Mit fröhlichen Grüßen
Rosmarie


Werner A. Sedelmaier antwortete am 11.04.01 (13:02):

Hallo Schorsch,

jetzt habe ich doch ganz gegen meinen Willen gelacht. Es ist doch schon sehr seltsam, was man den alten Pharaonen so alles in die Sandalen schieben kann.

Ich wollte mich mit Rosmarie ja auch nicht streiten, sondern lediglich sagen, daß ich kein Interesse daran habe, über eventuellen Aberglauben zu diskutieren. Inzwischen habe ich begriffen, wie es wirklich gemeint war.

Auch dazu eine kleine Geschichte. Meine Eltern haben 1934 geheiratet. Zur Hochzeit bekamen sie von der Kirche eine wunderschöne Wanduhr, die inzwischen in meinem Besitz ist. Als mein Vater 1956 starb, so erzählte es meine Mutter, sei diese Uhr einfach stehen geblieben. Man konnte sie niemals davon überzeugen, daß dies völlig andere Ursachen hatte.

Wenn man das Uhrwerk nicht täglich aufzieht, dann bleibt die Uhr nach jeweils ca. 24 Stunden von ganz alleine stehen.

Da das Aufziehen des Uhrwerks stets meinem Vater vorbehalten war, musste die Uhr zwangsläufig schon deswegen stehen bleiben, weil mein Vater ja nicht mehr da war.

Das also ist es, was ich vermeiden wollte. Deswegen sagte ich, daß man ein solches Thema nicht jeder Beliebigkeit aussetzen darf.

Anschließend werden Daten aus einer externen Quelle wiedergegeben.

File: config.mk
export PLATFORM = sky130hd
export DESIGN_NAME = cir_os_dec
export DESIGN_NICKNAME = d
export VERILOG_FILES = /design/src/rtl/cir_os_pkg.sv /design/src/rtl/cir_os_step_chk.sv /design/src/rtl/cir_os_dec.sv
export SDC_FILE = /design/constraint.sdc
export NUM_CORES = 1
export LEC_CHECK = 0
export ABC_AREA = 0
export CORE_AREA = 2 2 39 41
export DETAILED_ROUTE_END_ITERATION = 10
export DIE_AREA = 0 0 41 43
export GPL_TIMING_DRIVEN = 1
export PLACE_DENSITY = 0.78
export SYNTH_ARGS = -nofsm -noshare
export SYNTH_HDL_FRONTEND = slang
export SYNTH_SLANG_ARGS = --single-unit
export TNS_END_PERCENT = 50
File: constraint.sdc
create_clock -name clk -period 3.15 [get_ports clk]
set_input_delay 0.63 -clock clk [delete_from_list [all_inputs] [get_ports clk]]
set_output_delay 0.63 -clock clk [all_outputs]
set_load 0.05 [all_outputs]
File: src/rtl/cir_os_pkg.sv
// Shared constants and types for the oscillator-code receive decoder.
// Used by cir_os_step_chk and cir_os_dec.
package cir_os_pkg;

  localparam logic [1:0] ST_A = 2'b00;
  localparam logic [1:0] ST_B = 2'b01;
  localparam logic [1:0] ST_C = 2'b10;
  localparam logic [1:0] ST_D = 2'b11;

  localparam logic [1:0] DIFF_A0 = 2'b01;
  localparam logic [1:0] DIFF_A1 = 2'b10;

  typedef enum logic [1:0] {
    HUNT  = 2'b00,
    CHECK = 2'b01,
    LOCK  = 2'b10
  } dec_state_e;

  function automatic logic [1:0] step_diff(input logic [1:0] prev, input logic [1:0] code);
    return prev ^ code;
  endfunction

endpackage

Etwas habe ich vielleicht sogar mit den alten Pharaonen, die sich ja am Stand der Sonne orientierten, gemeinsam. Ich zitiere aus den "Fragmenten von Novalis" frei: "Wenn Du einem Riesen begegnest, dann prüfe erst den Stand der Sonne und gib acht, es könnte auch der Schatten eines Zwerges sein".

In diesem Sinne - Werner


Gerda Bruhn antwortete am 12.04.01 (21:13):

Anfangs war viel von Zufällen die Rede. Jetzt frag ich mal ganz provokant: Gibt es überhaupt Zufälle?

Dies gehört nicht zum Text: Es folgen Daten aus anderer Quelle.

[src/rtl/cache_controller_if.sv]
// Bundles the CPU request, cache-table and memory-bus signals of the cache controller.
// slave: the controller's view; master: the surrounding pipeline/table/memory view.
interface cache_controller_if #(
   parameter int TAG_W  = 27,
   parameter int IDX_W  = 3,
   parameter int DATA_W = 32
);
   localparam int ADDR_W = TAG_W + IDX_W + 2;

   // CPU side
   logic              cpu_req_i;
   logic              cpu_we_i;
   logic [ADDR_W-1:0] cpu_addr_i;
   logic [DATA_W-1:0] cpu_wdata_i;
   logic [DATA_W-1:0] cpu_rdata_o;
   logic              cpu_ready_o;
   // Cache table side
   logic              tbl_enable_o;
   logic              tbl_dirty_o;
   logic [IDX_W-1:0]  tbl_index_o;
   logic [TAG_W-1:0]  tbl_tag_o;
   logic [DATA_W-1:0] tbl_data_o;
   logic              tbl_valid_i;
   logic              tbl_dirty_i;
   logic [TAG_W-1:0]  tbl_tag_i;
   logic [DATA_W-1:0] tbl_data_i;
   // Memory side
   logic              mem_req_o;
   logic              mem_we_o;
   logic [ADDR_W-1:0] mem_addr_o;
   logic [DATA_W-1:0] mem_wdata_o;
   logic [DATA_W-1:0] mem_rdata_i;
   logic              mem_ack_i;
   // Lookup status
   logic              hit_o;
   logic              miss_o;

   modport slave (
      input  cpu_req_i, cpu_we_i, cpu_addr_i, cpu_wdata_i,
             tbl_valid_i, tbl_dirty_i, tbl_tag_i, tbl_data_i,
             mem_rdata_i, mem_ack_i,
      output cpu_rdata_o, cpu_ready_o,
             tbl_enable_o, tbl_dirty_o, tbl_index_o, tbl_tag_o, tbl_data_o,
             mem_req_o, mem_we_o, mem_addr_o, mem_wdata_o,
             hit_o, miss_o
   );

   modport master (
      output cpu_req_i, cpu_we_i, cpu_addr_i, cpu_wdata_i,
             tbl_valid_i, tbl_dirty_i, tbl_tag_i, tbl_data_i,
             mem_rdata_i, mem_ack_i,
      input  cpu_rdata_o, cpu_ready_o,
             tbl_enable_o, tbl_dirty_o, tbl_index_o, tbl_tag_o, tbl_data_o,
             mem_req_o, mem_we_o, mem_addr_o, mem_wdata_o,
             hit_o, miss_o
   );
endinterface

[src/rtl/cache_controller.sv]
// Write-back, write-allocate controller for an 8-line direct-mapped single-word cache table.
// Hits are served from the table; misses write back a dirty victim and refill over a req/ack bus.
module cache_controller #(
   parameter int TAG_W  = 27,
   parameter int IDX_W  = 3,
   parameter int DATA_W = 32
) (
   input logic                clk_i,
   input logic                rst_ni,
   cache_controller_if.slave  bus
);
   localparam int ADDR_W = TAG_W + IDX_W + 2;
   localparam int LINE_W = TAG_W + IDX_W;   // word address: {tag, index}

   localparam logic [2:0] S_IDLE      = 3'd0;
   localparam logic [2:0] S_COMPARE   = 3'd1;
   localparam logic [2:0] S_WRITEBACK = 3'd2;
   localparam logic [2:0] S_ALLOCATE  = 3'd3;
   localparam logic [2:0] S_REFILL    = 3'd4;
   localparam logic [2:0] S_DONE      = 3'd5;

   logic [2:0]        state_q, state_d;
   logic [LINE_W-1:0] line_q, line_d;
   logic              we_q, we_d;
   logic [DATA_W-1:0] wdata_q, wdata_d;
   logic [DATA_W-1:0] rdata_q, rdata_d;
   logic [DATA_W-1:0] fetch_q, fetch_d;
   logic [ADDR_W-1:0] victim_addr_q, victim_addr_d;
   logic [DATA_W-1:0] victim_data_q, victim_data_d;

   logic [TAG_W-1:0]  lat_tag;
   logic [IDX_W-1:0]  lat_idx;
   logic              hit;

   assign lat_tag = line_q[LINE_W-1:IDX_W];
   assign lat_idx = line_q[IDX_W-1:0];
   assign hit     = bus.tbl_valid_i && (bus.tbl_tag_i == lat_tag);

   // Next state and request/victim/fetch latches.
   always_comb begin
      // NOTE: every variable gets a default first so no path leaves it unassigned (no latch).
      state_d       = state_q;
      line_d        = line_q;
      we_d          = we_q;
      wdata_d       = wdata_q;
      rdata_d       = rdata_q;
      fetch_d       = fetch_q;
      victim_addr_d = victim_addr_q;
      victim_data_d = victim_data_q;
      case (state_q)
         S_IDLE: begin
            if (bus.cpu_req_i) begin
               line_d  = bus.cpu_addr_i[ADDR_W-1:2];
               we_d    = bus.cpu_we_i;
               wdata_d = bus.cpu_wdata_i;
               rdata_d = '0;   // stores complete with zero read data
               state_d = S_COMPARE;
            end
         end
         S_COMPARE: begin
            if (hit) begin
               if (!we_q) rdata_d = bus.tbl_data_i;
               state_d = S_DONE;
            end else if (bus.tbl_valid_i && bus.tbl_dirty_i) begin
               victim_addr_d = {bus.tbl_tag_i, lat_idx, 2'b00};
               victim_data_d = bus.tbl_data_i;
               state_d       = S_WRITEBACK;
            end else begin
               state_d = S_ALLOCATE;
            end
         end
         S_WRITEBACK: if (bus.mem_ack_i) state_d = S_ALLOCATE;
         S_ALLOCATE: begin
            if (bus.mem_ack_i) begin
               fetch_d = bus.mem_rdata_i;
               state_d = S_REFILL;
            end
         end
         S_REFILL: begin
            if (!we_q) rdata_d = fetch_q;
            state_d = S_DONE;
         end
         S_DONE:  state_d = S_IDLE;
         default: state_d = S_IDLE;
      endcase
   end

   // Output decode: table write strobe, memory bus and CPU handshake per state.
   always_comb begin
      bus.cpu_rdata_o  = rdata_q;
      bus.cpu_ready_o  = 1'b0;
      bus.tbl_enable_o = 1'b0;
      bus.tbl_dirty_o  = 1'b0;
      bus.tbl_index_o  = (state_q == S_IDLE) ? bus.cpu_addr_i[IDX_W+1:2] : lat_idx;
      bus.tbl_tag_o    = '0;
      bus.tbl_data_o   = '0;
      bus.mem_req_o    = 1'b0;
      bus.mem_we_o     = 1'b0;
      bus.mem_addr_o   = '0;
      bus.mem_wdata_o  = '0;
      bus.hit_o        = 1'b0;
      bus.miss_o       = 1'b0;
      case (state_q)
         S_COMPARE: begin
            bus.hit_o  = hit;
            bus.miss_o = !hit;
            if (hit && we_q) begin
               bus.tbl_enable_o = 1'b1;
               bus.tbl_tag_o    = lat_tag;
               bus.tbl_data_o   = wdata_q;
               bus.tbl_dirty_o  = 1'b1;
            end
         end
         S_WRITEBACK: begin
            bus.mem_req_o   = 1'b1;
            bus.mem_we_o    = 1'b1;
            bus.mem_addr_o  = victim_addr_q;
            bus.mem_wdata_o = victim_data_q;
         end
         S_ALLOCATE: begin
            bus.mem_req_o  = 1'b1;
            bus.mem_addr_o = {line_q, 2'b00};
         end
         S_REFILL: begin
            bus.tbl_enable_o = 1'b1;
            bus.tbl_tag_o    = lat_tag;
            bus.tbl_data_o   = we_q ? wdata_q : fetch_q;
            bus.tbl_dirty_o  = we_q;
         end
         S_DONE:  bus.cpu_ready_o = 1'b1;
         default: ;
      endcase
   end

   // State and latch registers; reset returns to IDLE with everything cleared.
   always_ff @(posedge clk_i or negedge rst_ni) begin
      // NOTE: sequential state uses non-blocking assignments so all flops update together.
      if (!rst_ni) begin
         state_q       <= S_IDLE;
         line_q        <= '0;
         we_q          <= 1'b0;
         wdata_q       <= '0;
         rdata_q       <= '0;
         fetch_q       <= '0;
         victim_addr_q <= '0;
         victim_data_q <= '0;
      end else begin
         state_q       <= state_d;
         line_q        <= line_d;
         we_q          <= we_d;
         wdata_q       <= wdata_d;
         rdata_q       <= rdata_d;
         fetch_q       <= fetch_d;
         victim_addr_q <= victim_addr_d;
         victim_data_q <= victim_data_d;
      end
   end
endmodule

[src/flat_wrapper.sv]
// flat-port wrapper written by rule: the top's interface ports become plain ports
module cache_controller_flat 
#(
   parameter int TAG_W  = 27,
   parameter int IDX_W  = 3,
   parameter int DATA_W = 32
)
  (clk_i, rst_ni, bus_cpu_req_i, bus_cpu_we_i, bus_cpu_addr_i, bus_cpu_wdata_i, bus_tbl_valid_i, bus_tbl_dirty_i, bus_tbl_tag_i, bus_tbl_data_i, bus_mem_rdata_i, bus_mem_ack_i, bus_cpu_rdata_o, bus_cpu_ready_o, bus_tbl_enable_o, bus_tbl_dirty_o, bus_tbl_index_o, bus_tbl_tag_o, bus_tbl_data_o, bus_mem_req_o, bus_mem_we_o, bus_mem_addr_o, bus_mem_wdata_o, bus_hit_o, bus_miss_o);
  cache_controller_if #(.TAG_W(TAG_W), .IDX_W(IDX_W), .DATA_W(DATA_W)) bus_i ();
  input logic clk_i;
  input logic rst_ni;
  input wire logic [$bits(bus_i.cpu_req_i)-1:0] bus_cpu_req_i;
  input wire logic [$bits(bus_i.cpu_we_i)-1:0] bus_cpu_we_i;
  input wire logic [$bits(bus_i.cpu_addr_i)-1:0] bus_cpu_addr_i;
  input wire logic [$bits(bus_i.cpu_wdata_i)-1:0] bus_cpu_wdata_i;
  input wire logic [$bits(bus_i.tbl_valid_i)-1:0] bus_tbl_valid_i;
  input wire logic [$bits(bus_i.tbl_dirty_i)-1:0] bus_tbl_dirty_i;
  input wire logic [$bits(bus_i.tbl_tag_i)-1:0] bus_tbl_tag_i;
  input wire logic [$bits(bus_i.tbl_data_i)-1:0] bus_tbl_data_i;
  input wire logic [$bits(bus_i.mem_rdata_i)-1:0] bus_mem_rdata_i;
  input wire logic [$bits(bus_i.mem_ack_i)-1:0] bus_mem_ack_i;
  output wire logic [$bits(bus_i.cpu_rdata_o)-1:0] bus_cpu_rdata_o;
  output wire logic [$bits(bus_i.cpu_ready_o)-1:0] bus_cpu_ready_o;
  output wire logic [$bits(bus_i.tbl_enable_o)-1:0] bus_tbl_enable_o;
  output wire logic [$bits(bus_i.tbl_dirty_o)-1:0] bus_tbl_dirty_o;
  output wire logic [$bits(bus_i.tbl_index_o)-1:0] bus_tbl_index_o;
  output wire logic [$bits(bus_i.tbl_tag_o)-1:0] bus_tbl_tag_o;
  output wire logic [$bits(bus_i.tbl_data_o)-1:0] bus_tbl_data_o;
  output wire logic [$bits(bus_i.mem_req_o)-1:0] bus_mem_req_o;
  output wire logic [$bits(bus_i.mem_we_o)-1:0] bus_mem_we_o;
  output wire logic [$bits(bus_i.mem_addr_o)-1:0] bus_mem_addr_o;
  output wire logic [$bits(bus_i.mem_wdata_o)-1:0] bus_mem_wdata_o;
  output wire logic [$bits(bus_i.hit_o)-1:0] bus_hit_o;
  output wire logic [$bits(bus_i.miss_o)-1:0] bus_miss_o;
  assign bus_i.cpu_req_i = bus_cpu_req_i;
  assign bus_i.cpu_we_i = bus_cpu_we_i;
  assign bus_i.cpu_addr_i = bus_cpu_addr_i;
  assign bus_i.cpu_wdata_i = bus_cpu_wdata_i;
  assign bus_i.tbl_valid_i = bus_tbl_valid_i;
  assign bus_i.tbl_dirty_i = bus_tbl_dirty_i;
  assign bus_i.tbl_tag_i = bus_tbl_tag_i;
  assign bus_i.tbl_data_i = bus_tbl_data_i;
  assign bus_i.mem_rdata_i = bus_mem_rdata_i;
  assign bus_i.mem_ack_i = bus_mem_ack_i;
  assign bus_cpu_rdata_o = bus_i.cpu_rdata_o;
  assign bus_cpu_ready_o = bus_i.cpu_ready_o;
  assign bus_tbl_enable_o = bus_i.tbl_enable_o;
  assign bus_tbl_dirty_o = bus_i.tbl_dirty_o;
  assign bus_tbl_index_o = bus_i.tbl_index_o;
  assign bus_tbl_tag_o = bus_i.tbl_tag_o;
  assign bus_tbl_data_o = bus_i.tbl_data_o;
  assign bus_mem_req_o = bus_i.mem_req_o;
  assign bus_mem_we_o = bus_i.mem_we_o;
  assign bus_mem_addr_o = bus_i.mem_addr_o;
  assign bus_mem_wdata_o = bus_i.mem_wdata_o;
  assign bus_hit_o = bus_i.hit_o;
  assign bus_miss_o = bus_i.miss_o;
  cache_controller #(.TAG_W(TAG_W), .IDX_W(IDX_W), .DATA_W(DATA_W)) u_core (.clk_i(clk_i), .rst_ni(rst_ni), .bus(bus_i));
endmodule
[config.mk]
export PLATFORM = sky130hd
export DESIGN_NAME = cache_controller_flat
export DESIGN_NICKNAME = d
export VERILOG_FILES = /design/src/rtl/cache_controller_if.sv /design/src/rtl/cache_controller.sv /design/src/flat_wrapper.sv
export SDC_FILE = /design/constraint.sdc
export NUM_CORES = 1
export LEC_CHECK = 0
export BUFFER_PORTS_ARGS = -buffer_cell sky130_fd_sc_hd__buf_2
export CAP_MARGIN = 20
export CORE_UTILIZATION = 30
export CTS_CLUSTER_DIAMETER = 120
export CTS_CLUSTER_SIZE = 8
export DETAILED_ROUTE_END_ITERATION = 10
export GPL_TIMING_DRIVEN = 0
export HOLD_SLACK_MARGIN = 0.03
export PLACE_DENSITY = 0.49
export SYNTH_ARGS = -nofsm -noshare
export SYNTH_HDL_FRONTEND = slang
export SYNTH_SLANG_ARGS = --single-unit
[constraint.sdc]
create_clock -name clk_i -period 4.25 [get_ports clk_i]
set_input_delay 0.425 -clock clk_i [delete_from_list [all_inputs] [get_ports clk_i]]
set_output_delay 0.425 -clock clk_i [all_outputs]
set_load 0.01 [all_outputs]
==> results of run 1 <==
-- repair_timing --
| item | in CTS | in global routing |
|---|---|---|
| endpoints found under the hold margin | 18 | 0 |
| setup buffers | 0 | 0 |
| hold buffers | 1 | 0 |
-- sequential cells by signal (all words and copies together) (netlist names) --
name and flops:
u_core.line_q 30, u_core.victim_addr_q 30, u_core.we_q 1, u_core.wdata_q 32, u_core.state_q 3, u_core.victim_data_q 32
u_core.fetch_q 32, u_core.bus.cpu_rdata_o 32
-- stage by stage --
step	setup TNS, ns	area [sq um]	setup slack, ns	total power [uW]	utilization [%]
floorplan	0	9620	1.68	6170	-
global route	0	12400	0.0796	10100	39.2
CTS	0	12400	0.301	9550	39.2
global placement	-162.03	11700	-0.868	7830	37.2
finish	0	12400	0.412	9400	39.2
detailed placement	0	11800	0.703	7890	37.3
-- synthesized netlist by cell type, types with 2 or more instances --
library cell  number  share of area [%]
xor2_1            14                1.3
a21boi_0          27                2.1
nor2_1            98                3.8
dfrtp_1          192                 50
or2_2             32                2.1
buf_2              8               0.42
nor3_1             3               0.16
a21oi_1           35                1.8
xnor2_1           15                1.4
nand3_1            2               0.10
inv_1             33                1.3
clkbuf_1          48                1.9
nand4_1            5               0.33
o31ai_1           32                2.5
buf_1             10               0.39
and2_1            33                2.1
nor2b_1            2               0.13
a32oi_1           32                2.9
mux2_2           160                 19
mux2i_1           30                3.1
nor4_1             4               0.26
buf_4              2               0.16
buf_6              3               0.35
nand2b_1           3               0.20
nand2_1           38                1.5
-- final cells by class --
| cell class | count | area (sq um) |
|---|---|---|
| Inverter | 33 | 124 |
| Clock inverter | 14 | 138 |
| Fill cell | 3253 | 19200 |
| Multi-Input combinational cell | 579 | 4380 |
| Clock buffer | 18 | 439 |
| Sequential cell | 192 | 4800 |
| Buffer | 72 | 312 |
| Timing Repair Buffer | 324 | 1660 |
| Antenna cell | 1 | 2.50 |
| Tap cell | 402 | 503 |
-- layer usage --
metal / track usage, % / share of wire [%]
met5: 0 / 0.034
met4: 4.54 / 1.2
met3: 6.83 / 7.0
met2: 33.1 / 48
met1: 24.6 / 44
-- kinds of logic after synthesis --
logic type / count (synthesis) / share of synthesized area [%]
and+or+nand+nor: 226 / 11.2
DFF: 192 / 49.9
muxes: 190 / 21.8
AOI/OAI and AO/OA: 132 / 9.85
buffers and inverters: 105 / 4.53
xor gates and xnor gates: 29 / 2.64
other: 1 / 0.0390
-- worst max-delay path by stage --
stage | endpoint | start | cells past startpoint
2_1_floorplan | bus_tbl_tag_o[17] | bus_tbl_tag_i[24] | 6
3_3_place_gp | u_core.victim_addr_q[10] | rst_ni | 1
3_5_place_dp | bus_tbl_tag_o[17] | bus_tbl_tag_i[21] | 9
4_1_cts | bus_tbl_tag_o[17] | u_core.line_q[24] | 8
5_1_grt | bus_tbl_tag_o[7] | u_core.line_q[5] | 7
6_report | bus_tbl_tag_o[7] | u_core.line_q[25] | 7
-- power breakdown --
part	leakage, uW	total, uW	internal [uW]	switching (uW)
Clock	0.000284	1620	798	818
Combinational	0.00329	4460	2060	2390
Sequential	0.00229	3330	2780	547
-- critical path: stages, from the launching register on --
cell	delay, ns
dfrtp_1	0.42
xnor2_1	0.23
nand4_1	0.17
nor4_1	0.73
nand4_1	0.58
clkbuf_1	0.39
a21boi_0	0.26
buf_2	0.17
==> run metrics, run 1 <==
outcome=finished, final reports clean; Crit Path Category=flip-flop to output port; Layout Nets=approximately 1400; 1st-iter DRT viols=388; RR Startpoint=u_core.state_q[0]; MaxCap Viol Count=0; Netlist Area Pre-Place=0.00962 sq mm; CTS HTree Levels=4; detailed placer's ending HPWL=24.5 mm; area grow syn2layout=28.5%; Hold Vio Cnt, Final=0; relative slew slack=between 30 and 40%; Final Slew Violations=0; via count=~7700; Detail Route Antenna Nets=0; Worst VDD drop=a little over 0.3 mV; Inst Count DP=1601; Placer Congestion=0.805; die area=0.0328 sq mm; Required @ worst endpoint=3.83 ns; Clock Path Buffers=2; total track usage=between 10% and 20%; share of layout cells above drive strength 1=45.6%; Post-synth EDFFs=0; first-pass GRT wire length=48.6 mm; drt drc=0; fin crit period=about 3.8 ns; Slew @ Worst Pin=1.04 ns; Leak=slightly below 0.006 uW; GRT Residual Overflow=0; syn_area_per_cell=11.0 sq um; commonest non-fill, non-tap cell in the layout=buf_2; Hold Slack=0.190 ns; worst r2r path cells=9; I/O pins=327; PortBufs=322; clock latency on the worst-skew pair=0.46 ns; clock skew=0.0119 ns; pwr dens=760 mW/mm^2; CP arrival=approximately 3.4 ns; post-CTS sizing=0; RR Endpoint=u_core.bus.cpu_rdata_o[21]; synth unique cells=39; Seq/Total Area, Yosys=roughly half; std cell rows=65; CTS root buf=clkbuf_16; Post-synth top flop=dfrtp_1; Mapped Cells=slightly below 900; initial antenna violation count=3; final non-filler cell total=1635; Wirelength per Cell=19.6 microns; largest net degree at the start of global routing=100; vias per std cell=4.73; TritonCTS buffer count=17; chip width=181 microns; Core Box Area=0.0316 sq mm; Die Height=181 microns; async set-reset flop share out of synthesis=100%; WHS Endpoint=u_core.fetch_q[5]; Hold Path Cell Cnt=2; period utilization=90.3%; crit start category=flip-flop; vias in the first global route=8054; Max Fclk=about 260 MHz; Sink Count=192; Synth Register Bits=192; R2R Setup Slk=1.20 ns; Pre-antenna DRT Iters=4; DRT Wirelength=32.0 mm; Final setup violation count=0; critical path endpoint category=output port; crit-path max FO=10; Tightest Hold Check Type=input pin to flip-flop; clock-pin slew on the worst setup and hold paths=roughly 0.090 ns; hold path startpoint=bus_mem_rdata_i[5]; most frequent cells in the layout=329 x buf_2, 192 x dfrtp_1, 160 x mux2_2, 98 x nor2_1, 48 x clkbuf_1; RSZ-0062 raised after global routing=no; Synth warnings=0; CTS tree=done; Initial Util=30.5%
(Power assumes the default switching activity.)
==> run 2: changes to the inputs <==
- CELL_PAD_IN_SITES_DETAIL_PLACEMENT: unset -> 1
- CELL_PAD_IN_SITES_GLOBAL_PLACEMENT: unset -> 2
- PLACE_DENSITY: 0.49 -> 0.75
==> run 2 against run 1 <==
Compared with the run above:
- combinational power up 1%
- total power grew 2.9%
- global-route usage grew 1.4 points
- register-to-register slack got worse by 0.15 ns
- hold slack improved by 0.012 ns
- critical path depth unchanged
- clock skew up 0.0022 ns
- routed wire length increased by 6.6%
- critical endpoint is now bus_tbl_dirty_o
- highest routed layer unchanged
==> run metrics, run 2 (same netlist as run 1, synthesis figures left out) <==
chip width=181 microns; Seq pwr share=34.8%; critical path endpoint category=output port; Final Cell Area=0.0125 sq mm; MaxCap Viol Count=0; Hold Vio Cnt, Final=0; Sink Count=192; Tightest Hold Check Type=input pin to flip-flop; largest net degree at the start of global routing=106; register area=0.00480 sq mm; CTS tree=done; detailed placer's ending HPWL=26.4 mm; Clk pwr share=between 10% and 20%; clock-pin slew on the worst setup and hold paths=0.08 ns; period utilization=86.8%; DRT Wirelength=34.1 mm; Initial Util=30.5%; I/O pins=327; CTS root buf=clkbuf_16; via count=7936; first-pass GRT wire length=52.6 mm; area grow syn2layout=29.4%; die area=0.0328 sq mm; Filler cells=3642; Final setup violation count=0; Detail Route Antenna Nets=0; Final Slew Violations=0; GRT Residual Overflow=0; CP arrival=3.26 ns; sw frac=between 30% and 40%; relative slew slack=about a third; vias per std cell=4.84; TritonCTS buffer count=17; Logic pwr share=between 40% and 50%; Placer Congestion=0.804; pwr dens=776 mW/mm^2; Max Fclk=271 MHz; outcome=finished, final reports clean; crit start category=flip-flop; Pre-antenna DRT Iters=4; initial antenna violation count=7; Required @ worst endpoint=3.83 ns; CTS HTree Levels=4; Layout Nets=1383; Multi-input gate area=0.00439 sq mm; std cell rows=between 60 and 70; Leak=0.00590 uW; Core Box Area=0.0316 sq mm; most frequent cells in the layout=329 x buf_2, 192 x dfrtp_1, 160 x mux2_2, 98 x nor2_1, 50 x clkbuf_1; Final Util=39.5%; RSZ-0062 raised after global routing=no; vias in the first global route=8663; total track usage=about a fifth; Slew @ Worst Pin=~0.99 ns; placed cell area=0.0118 sq mm; commonest non-fill, non-tap cell in the layout=buf_2; Switch Pwr=3800 uW; 1st-iter DRT viols=311; PortBufs=around 320; clock skew=0.0141 ns; Setup TNS=0 ns; clock latency on the worst-skew pair=0.45 ns; drt drc=0; Die Height=181 microns; Wirelength per Cell=between 20 and 25 microns; Crit Path Category=flip-flop to output port; P_int=5870 uW; Clock Path Buffers=2; share of layout cells above drive strength 1=45.6%; fin crit period=about 3.7 ns; Worst VDD drop=0.326 mV; crit-path max FO=8
-- run 2: final timing paths --
path,from,end,slack (ns),cells past startpoint
max in group asynchronous,rst_ni,u_core.victim_addr_q[8],2.67,3
hold / removal,bus_cpu_addr_i[19],u_core.line_q[17],0.20,2
setup reg to reg,u_core.state_q[0],u_core.bus.cpu_rdata_o[7],1.05,9
min in group asynchronous,rst_ni,u_core.wdata_q[10],0.55,2
setup / recovery,u_core.line_q[5],bus_tbl_dirty_o,0.56,7
hold reg to reg,u_core.victim_data_q[21],u_core.victim_data_q[21],0.50,1
-- run 2: metrics by stage --
step / setup slack, ns / power, uW / hold slack [ns] / std cells
global placement: -0.806 / 7850 / 0.481 / 1600
global route: 0.123 / 10400 / 0.184 / 1638
CTS: 0.0262 / 9810 / 0.180 / 1634
finish: 0.561 / 9670 / 0.202 / 1639
floorplan: 1.68 / 6170 / 0.129 / 876
detailed placement: 0.177 / 7980 / 0.488 / 1601
-- run 2: worst max-delay path, stage by stage, from the launching register on --
cell     delay, ns
dfrtp_1       0.46
xnor2_1       0.31
nand4_1       0.25
or4_1         0.63
buf_2         0.22
nor3_1        0.60
o21a_1        0.22
buf_2         0.12
-- run 2: cell type report --
type,instances,area share (%)
clock inverter,11,1.43
clock buffer,21,3.70
timing repair buffer,326,13.4
sequential,192,38.6
buffer,72,2.50
antenna,3,0.0603
multi-input combinational,579,35.3
inverter,33,0.995
tap,402,4.04
-- run 2: per-layer routing --
layer | share of wire [%] | GRT usage (%) | routed length [microns]
met5 | 0.17 | 0 | 58
met2 | 49 | 36.3 | 16600
met4 | 1.3 | 4.88 | 441
met3 | 6.7 | 6.67 | 2290
met1 | 43 | 26.0 | 14700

Rosmarie S antwortete am 12.04.01 (23:28):

> Anfangs war viel von Zufällen die Rede. Jetzt frag ich mal ganz provokant: Gibt es überhaupt Zufälle?

Liebe Gerda,

du bist aber mutig! Hast du keine Angst vor der mundtot machenden Arroganz engst verstandener Rationalität und ihrer auf andere Ebenen verschobenen Argumente? Deinen Mut möchte ich haben!

Herzlichen Gruß
Rosmarie


Karl antwortete am 13.04.01 (00:02):

Liebe Gerda, liebe Rosmarie,

nein nicht Arroganz. Die Frage ist ja spannend. Wahrscheinlich hat jeder diese Frage schon einmal gestellt. Was würde es bedeuten, wenn es keine Zufälle gäbe?

Was Ihr damit doch andeuten wollt ist der Glaube an ein vorbestimmtes Schicksal, an ein gelenkt werden, an einen grossen Macher, der die Fäden zieht. Meiner Meinung nach hätte das folgende Konsequenz: wir wären weniger als heutige Roboter, keine autonom Handelnden in dieser Welt. Wenn alles vorbestimmt wäre, wäre das Leben zudem auch sehr langweilig, wir hätten für nichts wirklich Verantwortung.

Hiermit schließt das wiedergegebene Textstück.